= Mental health in Mauritania =

Up to 35% of Mauritanians may meet the diagnostic threshold for a mental health disorder.

Mental health in Mauritania encompasses the prevalence, treatment, as well as social and economic effects of mental illness in Mauritania. Mental health care is severely constrained in Mauritania by a lack of resources, as well as limited awareness on topics related to mental health. Furthermore, Mauritania does not have any stand-alone policy or legislation for mental health.

== Epidemiology ==
The most recent data on the prevalence of mental health disorders in Mauritania are from a survey conducted by the Ministry of Health, in collaboration with the World Health Organisation (WHO) in 2004, which found that 35% of those surveyed had at least one mental health disorder.

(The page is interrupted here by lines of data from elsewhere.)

$ cat src/rtl/mem_arbiter.sv
// mem_arbiter: round-robin arbiter sharing one MAIN_MEMORY port between fetch (port 0) and data (port 1),
// with RD/WRMain/ACK sequencing and an ACK timeout that aborts a hung access.
module mem_arbiter #(
   parameter int DATAWIDTH_BUS  = 32,
   parameter int TIMEOUT_CYCLES = 16,
   parameter int TIMER_WIDTH    = 5
) (
   input  logic                     MEM_ARBITER_CLOCK_50,
   input  logic                     MEM_ARBITER_ResetInLow_In,
   input  logic [1:0]               MEM_ARBITER_Req_InBus,
   input  logic [1:0]               MEM_ARBITER_Wr_InBus,
   input  logic [DATAWIDTH_BUS-1:0] MEM_ARBITER_Addr0_InBus,
   input  logic [DATAWIDTH_BUS-1:0] MEM_ARBITER_Addr1_InBus,
   input  logic [DATAWIDTH_BUS-1:0] MEM_ARBITER_WData1_InBus,
   output logic [1:0]               MEM_ARBITER_Done_OutBus,
   output logic                     MEM_ARBITER_Err_Out,
   output logic [DATAWIDTH_BUS-1:0] MEM_ARBITER_RData_OutBus,
   output logic [DATAWIDTH_BUS-1:0] MEM_ARBITER_MemA_OutBus,
   output logic [DATAWIDTH_BUS-1:0] MEM_ARBITER_MemB_OutBus,
   output logic                     MEM_ARBITER_RD_Out,
   output logic                     MEM_ARBITER_WRMain_Out,
   input  logic                     MEM_ARBITER_ACK_In,
   input  logic [DATAWIDTH_BUS-1:0] MEM_ARBITER_MemData_InBus
);
   typedef enum logic [1:0] {S_IDLE, S_ACCESS, S_DONE} state_t;
   state_t                   r_state, w_state_nx;
   logic                     r_last, w_last_nx, r_win, w_win_nx, w_pick;
   logic [TIMER_WIDTH-1:0]   r_timer, w_timer_nx;
   logic                     r_rd, w_rd_nx, r_wr, w_wr_nx, r_err, w_err_nx;
   logic [1:0]               r_done, w_done_nx;
   logic [DATAWIDTH_BUS-1:0] r_rdata, w_rdata_nx, r_mema, w_mema_nx, r_memb, w_memb_nx;
   // On a tie the port that did not win last time is granted; port 0 can only read.
   assign w_pick = (MEM_ARBITER_Req_InBus == 2'b11) ? ~r_last : MEM_ARBITER_Req_InBus[1];
   always_comb begin
      w_state_nx = r_state;
      w_last_nx  = r_last;
      w_win_nx   = r_win;
      w_timer_nx = r_timer;
      w_rd_nx    = r_rd;
      w_wr_nx    = r_wr;
      w_err_nx   = 1'b0;
      w_done_nx  = 2'b00;
      w_rdata_nx = r_rdata;
      w_mema_nx  = r_mema;
      w_memb_nx  = r_memb;
      case (r_state)
         S_IDLE: if (|MEM_ARBITER_Req_InBus) begin
            w_state_nx = S_ACCESS;
            w_last_nx  = w_pick;
            w_win_nx   = w_pick;
            w_timer_nx = '0;
            w_wr_nx    = w_pick & MEM_ARBITER_Wr_InBus[w_pick];
            w_rd_nx    = ~(w_pick & MEM_ARBITER_Wr_InBus[w_pick]);
            w_mema_nx  = w_pick ? MEM_ARBITER_Addr1_InBus : MEM_ARBITER_Addr0_InBus;
            w_memb_nx  = w_pick ? MEM_ARBITER_WData1_InBus : r_memb;
         end
         S_ACCESS: begin
            w_timer_nx = r_timer + 1'b1;
            // ACK takes priority over the timeout on the limit cycle.
            if (MEM_ARBITER_ACK_In || r_timer == TIMER_WIDTH'(TIMEOUT_CYCLES - 1)) begin
               w_state_nx = S_DONE;
               w_rd_nx    = 1'b0;
               w_wr_nx    = 1'b0;
               w_done_nx  = r_win ? 2'b10 : 2'b01;
               w_err_nx   = ~MEM_ARBITER_ACK_In;
               w_rdata_nx = !MEM_ARBITER_ACK_In ? '0 : r_wr ? r_rdata : MEM_ARBITER_MemData_InBus;
            end
         end
         S_DONE: begin
            w_state_nx = S_IDLE;
            w_timer_nx = '0;
         end
         default: w_state_nx = S_IDLE;
      endcase
   end
   always_ff @(posedge MEM_ARBITER_CLOCK_50 or negedge MEM_ARBITER_ResetInLow_In)
      if (!MEM_ARBITER_ResetInLow_In) begin
         r_state <= S_IDLE;
         r_last  <= 1'b1;
         r_win   <= 1'b0;
         r_timer <= '0;
         r_rd    <= 1'b0;
         r_wr    <= 1'b0;
         r_err   <= 1'b0;
         r_done  <= 2'b00;
         r_rdata <= '0;
         r_mema  <= '0;
         r_memb  <= '0;
      end else begin
         r_state <= w_state_nx;
         r_last  <= w_last_nx;
         r_win   <= w_win_nx;
         r_timer <= w_timer_nx;
         r_rd    <= w_rd_nx;
         r_wr    <= w_wr_nx;
         r_err   <= w_err_nx;
         r_done  <= w_done_nx;
         r_rdata <= w_rdata_nx;
         r_mema  <= w_mema_nx;
         r_memb  <= w_memb_nx;
      end
   assign MEM_ARBITER_Done_OutBus  = r_done;
   assign MEM_ARBITER_Err_Out      = r_err;
   assign MEM_ARBITER_RData_OutBus = r_rdata;
   assign MEM_ARBITER_MemA_OutBus  = r_mema;
   assign MEM_ARBITER_MemB_OutBus  = r_memb;
   assign MEM_ARBITER_RD_Out       = r_rd;
   assign MEM_ARBITER_WRMain_Out   = r_wr;
endmodule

Of those with a mental health disorder:

- 20% had an anxiety disorder
- 19% had a mood disorder
- 2.4% had a psychotic disorder

In 2019, the suicide mortality rate in Mauritania was 2.75 per 100,000 people.

== Treatment ==
Treatment options remain severely limited in Mauritania, with only one psychiatric ward in the whole country, located in the Nouakchott Centre for Specialised Medicine. This psychiatric ward only has 20 beds.

== Initiatives ==
In 2008, there was a campaign in Nouadhibou, Mauritania's second largest city, to raise awareness on mental health disorders, through the use of radio broadcasts and newspaper advertisments.

In 2025, a listening and psychosocial support space was opened in Timbédra, where individuals could talk about their problems in a safe environment.